WHAT YOU NEED TO DO
Go through the entries below and work out how many lines include "stage"; give only that number.

== TASK MATERIAL

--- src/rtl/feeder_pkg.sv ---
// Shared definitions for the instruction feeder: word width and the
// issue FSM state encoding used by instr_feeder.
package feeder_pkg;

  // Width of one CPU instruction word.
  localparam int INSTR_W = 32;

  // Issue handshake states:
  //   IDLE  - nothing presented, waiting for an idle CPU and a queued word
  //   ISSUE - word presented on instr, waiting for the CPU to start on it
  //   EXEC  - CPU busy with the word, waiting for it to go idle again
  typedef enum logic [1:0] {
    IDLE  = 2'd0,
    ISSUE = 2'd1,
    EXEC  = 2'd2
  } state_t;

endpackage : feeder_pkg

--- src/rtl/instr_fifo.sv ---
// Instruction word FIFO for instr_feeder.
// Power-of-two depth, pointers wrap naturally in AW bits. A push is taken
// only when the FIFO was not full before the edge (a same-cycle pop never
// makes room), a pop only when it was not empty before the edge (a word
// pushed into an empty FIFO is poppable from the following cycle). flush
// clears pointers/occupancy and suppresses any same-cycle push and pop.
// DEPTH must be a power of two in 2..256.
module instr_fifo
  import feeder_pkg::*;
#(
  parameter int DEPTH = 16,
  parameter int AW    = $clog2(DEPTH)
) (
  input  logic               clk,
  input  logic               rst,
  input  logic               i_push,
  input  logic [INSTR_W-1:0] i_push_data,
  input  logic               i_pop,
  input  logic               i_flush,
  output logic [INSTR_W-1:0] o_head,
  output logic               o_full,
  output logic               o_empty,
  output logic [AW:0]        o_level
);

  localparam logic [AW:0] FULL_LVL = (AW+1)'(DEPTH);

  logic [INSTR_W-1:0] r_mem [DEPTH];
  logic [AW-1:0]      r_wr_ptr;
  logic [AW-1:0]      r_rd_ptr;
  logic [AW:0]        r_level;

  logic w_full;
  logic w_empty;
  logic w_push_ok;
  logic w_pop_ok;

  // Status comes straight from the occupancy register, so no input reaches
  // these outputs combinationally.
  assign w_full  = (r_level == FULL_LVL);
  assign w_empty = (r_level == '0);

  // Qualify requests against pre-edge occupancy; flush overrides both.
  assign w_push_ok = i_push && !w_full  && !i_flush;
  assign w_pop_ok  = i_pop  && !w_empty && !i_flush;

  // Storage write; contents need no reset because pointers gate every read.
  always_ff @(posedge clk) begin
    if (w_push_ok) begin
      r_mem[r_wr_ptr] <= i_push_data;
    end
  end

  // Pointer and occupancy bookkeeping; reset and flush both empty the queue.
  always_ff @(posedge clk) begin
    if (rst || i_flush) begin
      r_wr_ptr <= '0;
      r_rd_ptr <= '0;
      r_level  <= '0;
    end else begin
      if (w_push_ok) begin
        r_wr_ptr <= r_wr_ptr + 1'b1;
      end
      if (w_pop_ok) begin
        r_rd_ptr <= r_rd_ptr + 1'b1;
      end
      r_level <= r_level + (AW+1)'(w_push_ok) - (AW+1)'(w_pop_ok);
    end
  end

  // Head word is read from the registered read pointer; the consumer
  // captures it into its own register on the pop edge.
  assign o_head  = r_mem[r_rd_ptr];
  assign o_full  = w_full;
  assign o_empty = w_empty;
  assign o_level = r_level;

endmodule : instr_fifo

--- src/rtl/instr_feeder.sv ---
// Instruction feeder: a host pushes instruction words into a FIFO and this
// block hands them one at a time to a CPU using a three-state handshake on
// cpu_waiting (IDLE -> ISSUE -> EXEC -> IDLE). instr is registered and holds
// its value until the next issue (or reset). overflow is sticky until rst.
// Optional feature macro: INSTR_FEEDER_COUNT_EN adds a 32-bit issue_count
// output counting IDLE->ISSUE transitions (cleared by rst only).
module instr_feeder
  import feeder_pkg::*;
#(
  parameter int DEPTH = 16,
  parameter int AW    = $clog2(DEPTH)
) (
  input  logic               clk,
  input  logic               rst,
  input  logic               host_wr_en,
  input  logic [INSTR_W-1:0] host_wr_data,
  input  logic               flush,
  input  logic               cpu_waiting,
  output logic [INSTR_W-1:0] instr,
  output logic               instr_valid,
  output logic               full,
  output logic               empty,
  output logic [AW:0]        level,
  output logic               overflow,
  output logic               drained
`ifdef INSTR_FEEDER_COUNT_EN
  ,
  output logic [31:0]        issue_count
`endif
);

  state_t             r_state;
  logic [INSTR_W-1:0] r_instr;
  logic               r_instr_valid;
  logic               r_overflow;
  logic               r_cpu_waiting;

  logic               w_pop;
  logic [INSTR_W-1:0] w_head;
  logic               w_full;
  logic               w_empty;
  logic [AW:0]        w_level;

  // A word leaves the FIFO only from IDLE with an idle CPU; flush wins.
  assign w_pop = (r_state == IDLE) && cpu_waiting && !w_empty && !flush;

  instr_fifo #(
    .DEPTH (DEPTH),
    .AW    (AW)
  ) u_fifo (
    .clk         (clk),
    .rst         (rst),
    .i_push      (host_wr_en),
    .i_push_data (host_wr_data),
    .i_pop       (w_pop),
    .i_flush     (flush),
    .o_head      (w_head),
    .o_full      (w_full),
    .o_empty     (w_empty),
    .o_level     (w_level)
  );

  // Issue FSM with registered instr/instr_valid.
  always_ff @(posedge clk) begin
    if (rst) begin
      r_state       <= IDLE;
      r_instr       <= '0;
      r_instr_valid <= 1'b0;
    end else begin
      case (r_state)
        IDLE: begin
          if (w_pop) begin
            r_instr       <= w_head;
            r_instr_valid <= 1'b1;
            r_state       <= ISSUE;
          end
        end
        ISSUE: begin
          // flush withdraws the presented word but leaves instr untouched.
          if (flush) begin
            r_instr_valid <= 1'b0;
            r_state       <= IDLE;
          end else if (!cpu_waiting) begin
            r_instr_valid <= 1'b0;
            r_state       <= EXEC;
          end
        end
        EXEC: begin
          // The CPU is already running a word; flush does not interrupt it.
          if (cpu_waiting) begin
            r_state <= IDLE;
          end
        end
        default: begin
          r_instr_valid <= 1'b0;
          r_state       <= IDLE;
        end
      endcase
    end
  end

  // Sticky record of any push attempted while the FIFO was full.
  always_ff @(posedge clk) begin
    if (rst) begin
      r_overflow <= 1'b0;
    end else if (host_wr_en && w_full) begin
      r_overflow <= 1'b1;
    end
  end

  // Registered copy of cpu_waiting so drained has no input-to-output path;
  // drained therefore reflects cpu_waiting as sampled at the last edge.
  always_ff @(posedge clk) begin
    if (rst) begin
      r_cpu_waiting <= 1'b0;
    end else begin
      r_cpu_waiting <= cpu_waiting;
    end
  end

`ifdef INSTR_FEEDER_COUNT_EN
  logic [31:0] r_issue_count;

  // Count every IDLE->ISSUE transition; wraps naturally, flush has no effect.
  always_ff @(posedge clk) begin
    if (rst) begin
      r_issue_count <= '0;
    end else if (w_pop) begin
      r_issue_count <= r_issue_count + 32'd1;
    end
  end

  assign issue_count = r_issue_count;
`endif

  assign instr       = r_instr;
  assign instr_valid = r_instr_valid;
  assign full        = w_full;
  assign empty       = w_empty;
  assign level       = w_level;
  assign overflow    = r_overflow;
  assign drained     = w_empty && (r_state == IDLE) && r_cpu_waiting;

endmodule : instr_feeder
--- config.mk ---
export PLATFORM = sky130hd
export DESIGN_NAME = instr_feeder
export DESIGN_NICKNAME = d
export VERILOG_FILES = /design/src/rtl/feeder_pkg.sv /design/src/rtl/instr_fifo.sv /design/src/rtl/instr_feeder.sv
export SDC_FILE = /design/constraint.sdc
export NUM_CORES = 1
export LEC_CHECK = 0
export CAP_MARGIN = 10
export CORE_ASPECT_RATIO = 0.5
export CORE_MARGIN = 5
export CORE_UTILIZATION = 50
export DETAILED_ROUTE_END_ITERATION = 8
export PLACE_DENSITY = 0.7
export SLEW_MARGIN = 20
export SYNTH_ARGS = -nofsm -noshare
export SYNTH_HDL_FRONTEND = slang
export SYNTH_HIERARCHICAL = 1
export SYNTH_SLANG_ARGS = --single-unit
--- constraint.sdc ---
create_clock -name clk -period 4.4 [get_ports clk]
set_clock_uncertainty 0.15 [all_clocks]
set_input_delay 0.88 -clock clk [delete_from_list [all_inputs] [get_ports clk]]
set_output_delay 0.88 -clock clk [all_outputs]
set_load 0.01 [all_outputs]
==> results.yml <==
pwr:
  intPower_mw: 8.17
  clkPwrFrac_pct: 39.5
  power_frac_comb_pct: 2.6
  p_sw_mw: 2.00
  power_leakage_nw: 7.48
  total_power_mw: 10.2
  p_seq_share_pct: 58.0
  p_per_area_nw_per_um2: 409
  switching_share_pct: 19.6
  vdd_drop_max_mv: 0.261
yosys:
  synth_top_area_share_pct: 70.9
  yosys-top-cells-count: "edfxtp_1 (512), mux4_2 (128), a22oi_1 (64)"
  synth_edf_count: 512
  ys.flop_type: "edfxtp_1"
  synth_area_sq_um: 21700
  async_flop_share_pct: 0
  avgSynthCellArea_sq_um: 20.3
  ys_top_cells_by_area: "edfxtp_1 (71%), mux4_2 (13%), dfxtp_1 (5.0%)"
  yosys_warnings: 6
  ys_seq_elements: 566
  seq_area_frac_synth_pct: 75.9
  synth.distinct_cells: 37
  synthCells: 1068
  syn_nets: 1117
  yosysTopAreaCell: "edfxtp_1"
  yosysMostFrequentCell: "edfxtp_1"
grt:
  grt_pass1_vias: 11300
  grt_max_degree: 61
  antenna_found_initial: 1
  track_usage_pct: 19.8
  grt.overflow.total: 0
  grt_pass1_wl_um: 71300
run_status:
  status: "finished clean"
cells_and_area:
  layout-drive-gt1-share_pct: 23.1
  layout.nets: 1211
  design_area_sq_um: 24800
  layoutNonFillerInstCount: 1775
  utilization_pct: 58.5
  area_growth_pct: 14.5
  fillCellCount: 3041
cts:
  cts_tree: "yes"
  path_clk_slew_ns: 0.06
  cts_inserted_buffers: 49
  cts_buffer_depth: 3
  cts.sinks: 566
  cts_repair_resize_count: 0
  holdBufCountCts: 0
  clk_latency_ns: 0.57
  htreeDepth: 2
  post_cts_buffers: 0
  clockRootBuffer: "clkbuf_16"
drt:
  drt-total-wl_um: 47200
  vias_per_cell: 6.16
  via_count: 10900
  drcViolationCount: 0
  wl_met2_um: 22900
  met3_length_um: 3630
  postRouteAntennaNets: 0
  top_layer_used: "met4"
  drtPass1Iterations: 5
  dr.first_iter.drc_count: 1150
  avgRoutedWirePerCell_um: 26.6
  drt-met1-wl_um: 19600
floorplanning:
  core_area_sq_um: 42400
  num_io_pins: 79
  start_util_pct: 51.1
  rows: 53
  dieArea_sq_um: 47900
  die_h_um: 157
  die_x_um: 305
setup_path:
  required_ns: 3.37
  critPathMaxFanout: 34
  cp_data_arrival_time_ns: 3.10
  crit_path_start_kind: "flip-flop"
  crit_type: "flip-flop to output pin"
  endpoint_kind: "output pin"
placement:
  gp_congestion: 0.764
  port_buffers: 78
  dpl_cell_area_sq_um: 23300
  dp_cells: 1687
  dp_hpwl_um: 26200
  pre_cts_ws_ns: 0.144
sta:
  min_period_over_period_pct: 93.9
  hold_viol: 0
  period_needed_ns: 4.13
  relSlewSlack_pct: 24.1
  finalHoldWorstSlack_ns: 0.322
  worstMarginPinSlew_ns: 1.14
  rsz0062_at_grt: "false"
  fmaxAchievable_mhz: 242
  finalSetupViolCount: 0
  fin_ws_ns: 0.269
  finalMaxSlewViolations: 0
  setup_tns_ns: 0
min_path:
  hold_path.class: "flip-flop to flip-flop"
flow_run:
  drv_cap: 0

====
== TASK MATERIAL

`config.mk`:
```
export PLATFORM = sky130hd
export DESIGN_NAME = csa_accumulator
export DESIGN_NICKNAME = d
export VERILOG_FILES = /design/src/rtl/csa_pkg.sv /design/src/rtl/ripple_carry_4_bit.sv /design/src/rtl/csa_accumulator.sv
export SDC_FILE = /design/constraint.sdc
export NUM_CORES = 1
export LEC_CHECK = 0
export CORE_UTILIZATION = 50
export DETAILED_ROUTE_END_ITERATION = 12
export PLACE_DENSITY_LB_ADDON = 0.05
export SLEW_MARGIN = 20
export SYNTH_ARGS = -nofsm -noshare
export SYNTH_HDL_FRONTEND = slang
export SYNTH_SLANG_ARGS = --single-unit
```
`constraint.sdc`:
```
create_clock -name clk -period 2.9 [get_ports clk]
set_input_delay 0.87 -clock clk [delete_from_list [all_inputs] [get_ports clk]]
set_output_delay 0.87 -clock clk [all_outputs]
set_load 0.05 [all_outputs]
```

====
== TASK MATERIAL

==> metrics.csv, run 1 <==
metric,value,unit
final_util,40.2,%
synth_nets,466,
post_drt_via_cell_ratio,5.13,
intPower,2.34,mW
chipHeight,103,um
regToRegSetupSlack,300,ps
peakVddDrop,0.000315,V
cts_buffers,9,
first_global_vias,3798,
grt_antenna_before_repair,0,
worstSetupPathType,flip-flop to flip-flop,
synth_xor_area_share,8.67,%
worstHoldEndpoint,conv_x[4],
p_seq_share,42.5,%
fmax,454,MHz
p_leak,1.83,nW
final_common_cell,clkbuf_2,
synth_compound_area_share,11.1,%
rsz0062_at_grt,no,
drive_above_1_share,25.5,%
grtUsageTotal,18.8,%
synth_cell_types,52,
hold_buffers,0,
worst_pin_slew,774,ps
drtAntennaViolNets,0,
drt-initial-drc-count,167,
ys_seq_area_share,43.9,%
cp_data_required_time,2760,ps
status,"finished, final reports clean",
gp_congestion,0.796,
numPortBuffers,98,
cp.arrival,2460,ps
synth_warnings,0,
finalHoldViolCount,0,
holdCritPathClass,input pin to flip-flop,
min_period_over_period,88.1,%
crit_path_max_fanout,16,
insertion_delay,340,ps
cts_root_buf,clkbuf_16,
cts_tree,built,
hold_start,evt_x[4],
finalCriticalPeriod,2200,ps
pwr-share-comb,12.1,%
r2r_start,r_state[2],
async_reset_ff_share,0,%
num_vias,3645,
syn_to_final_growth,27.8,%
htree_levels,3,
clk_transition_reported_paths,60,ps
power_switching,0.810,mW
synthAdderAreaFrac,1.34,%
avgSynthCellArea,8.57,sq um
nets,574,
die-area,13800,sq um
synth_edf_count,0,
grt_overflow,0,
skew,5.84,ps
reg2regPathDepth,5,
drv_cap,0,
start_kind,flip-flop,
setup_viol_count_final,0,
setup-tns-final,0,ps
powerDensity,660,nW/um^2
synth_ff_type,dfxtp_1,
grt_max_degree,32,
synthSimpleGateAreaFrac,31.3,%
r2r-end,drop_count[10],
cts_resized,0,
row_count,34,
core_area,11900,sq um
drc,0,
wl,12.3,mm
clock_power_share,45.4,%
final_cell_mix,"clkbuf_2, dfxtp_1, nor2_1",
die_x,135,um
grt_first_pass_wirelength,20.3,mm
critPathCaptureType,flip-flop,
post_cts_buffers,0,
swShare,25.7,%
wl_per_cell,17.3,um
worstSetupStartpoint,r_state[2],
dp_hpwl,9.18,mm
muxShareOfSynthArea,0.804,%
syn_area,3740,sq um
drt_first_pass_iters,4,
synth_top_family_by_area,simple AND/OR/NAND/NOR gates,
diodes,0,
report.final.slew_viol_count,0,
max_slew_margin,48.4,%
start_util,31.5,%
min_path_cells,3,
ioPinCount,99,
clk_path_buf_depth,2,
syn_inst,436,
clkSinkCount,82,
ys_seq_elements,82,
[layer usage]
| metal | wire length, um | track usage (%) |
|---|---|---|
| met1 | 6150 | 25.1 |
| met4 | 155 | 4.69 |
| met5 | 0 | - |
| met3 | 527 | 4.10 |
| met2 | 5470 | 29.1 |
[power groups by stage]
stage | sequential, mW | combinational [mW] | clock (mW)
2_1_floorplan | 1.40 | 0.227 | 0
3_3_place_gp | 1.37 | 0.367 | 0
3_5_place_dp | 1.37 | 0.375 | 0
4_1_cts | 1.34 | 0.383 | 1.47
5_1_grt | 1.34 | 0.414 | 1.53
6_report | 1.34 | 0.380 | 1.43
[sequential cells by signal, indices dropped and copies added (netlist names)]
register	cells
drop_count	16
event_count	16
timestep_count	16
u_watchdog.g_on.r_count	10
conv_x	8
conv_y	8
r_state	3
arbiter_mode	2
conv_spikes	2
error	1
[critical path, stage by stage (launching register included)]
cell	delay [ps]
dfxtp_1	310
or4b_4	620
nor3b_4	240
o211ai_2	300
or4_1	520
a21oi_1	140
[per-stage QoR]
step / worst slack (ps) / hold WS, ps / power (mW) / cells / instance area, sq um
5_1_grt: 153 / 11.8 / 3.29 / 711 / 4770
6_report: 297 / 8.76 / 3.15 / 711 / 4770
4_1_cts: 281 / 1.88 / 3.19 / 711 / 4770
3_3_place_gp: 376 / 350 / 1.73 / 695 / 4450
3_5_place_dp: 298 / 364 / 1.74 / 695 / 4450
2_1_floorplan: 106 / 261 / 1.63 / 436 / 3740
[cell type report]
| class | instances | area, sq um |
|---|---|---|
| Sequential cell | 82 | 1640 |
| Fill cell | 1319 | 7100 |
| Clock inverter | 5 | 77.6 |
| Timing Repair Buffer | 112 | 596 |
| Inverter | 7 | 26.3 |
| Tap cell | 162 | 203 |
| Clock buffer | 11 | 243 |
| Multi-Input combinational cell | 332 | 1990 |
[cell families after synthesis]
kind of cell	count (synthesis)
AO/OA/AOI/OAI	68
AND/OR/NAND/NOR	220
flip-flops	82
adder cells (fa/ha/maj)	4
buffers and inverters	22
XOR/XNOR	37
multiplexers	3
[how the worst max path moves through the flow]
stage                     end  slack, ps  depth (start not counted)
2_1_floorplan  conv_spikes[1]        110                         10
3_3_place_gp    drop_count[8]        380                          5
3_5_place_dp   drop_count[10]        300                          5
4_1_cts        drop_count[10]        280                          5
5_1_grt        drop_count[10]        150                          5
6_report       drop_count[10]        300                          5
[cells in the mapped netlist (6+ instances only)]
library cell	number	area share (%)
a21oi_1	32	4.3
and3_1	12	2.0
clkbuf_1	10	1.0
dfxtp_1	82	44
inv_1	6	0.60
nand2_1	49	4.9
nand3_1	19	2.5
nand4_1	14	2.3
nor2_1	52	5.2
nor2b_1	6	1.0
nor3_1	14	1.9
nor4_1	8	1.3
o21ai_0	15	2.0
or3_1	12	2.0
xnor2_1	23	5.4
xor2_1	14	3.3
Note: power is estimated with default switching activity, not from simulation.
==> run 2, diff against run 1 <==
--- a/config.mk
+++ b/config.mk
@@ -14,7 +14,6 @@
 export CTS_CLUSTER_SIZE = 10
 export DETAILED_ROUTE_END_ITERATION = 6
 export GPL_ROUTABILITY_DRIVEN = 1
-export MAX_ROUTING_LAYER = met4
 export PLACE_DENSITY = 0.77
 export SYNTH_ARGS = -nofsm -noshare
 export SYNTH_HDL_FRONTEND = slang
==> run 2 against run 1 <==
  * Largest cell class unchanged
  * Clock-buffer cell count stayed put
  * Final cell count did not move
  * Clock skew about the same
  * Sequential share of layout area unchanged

====

RESULT OF THE TASK
5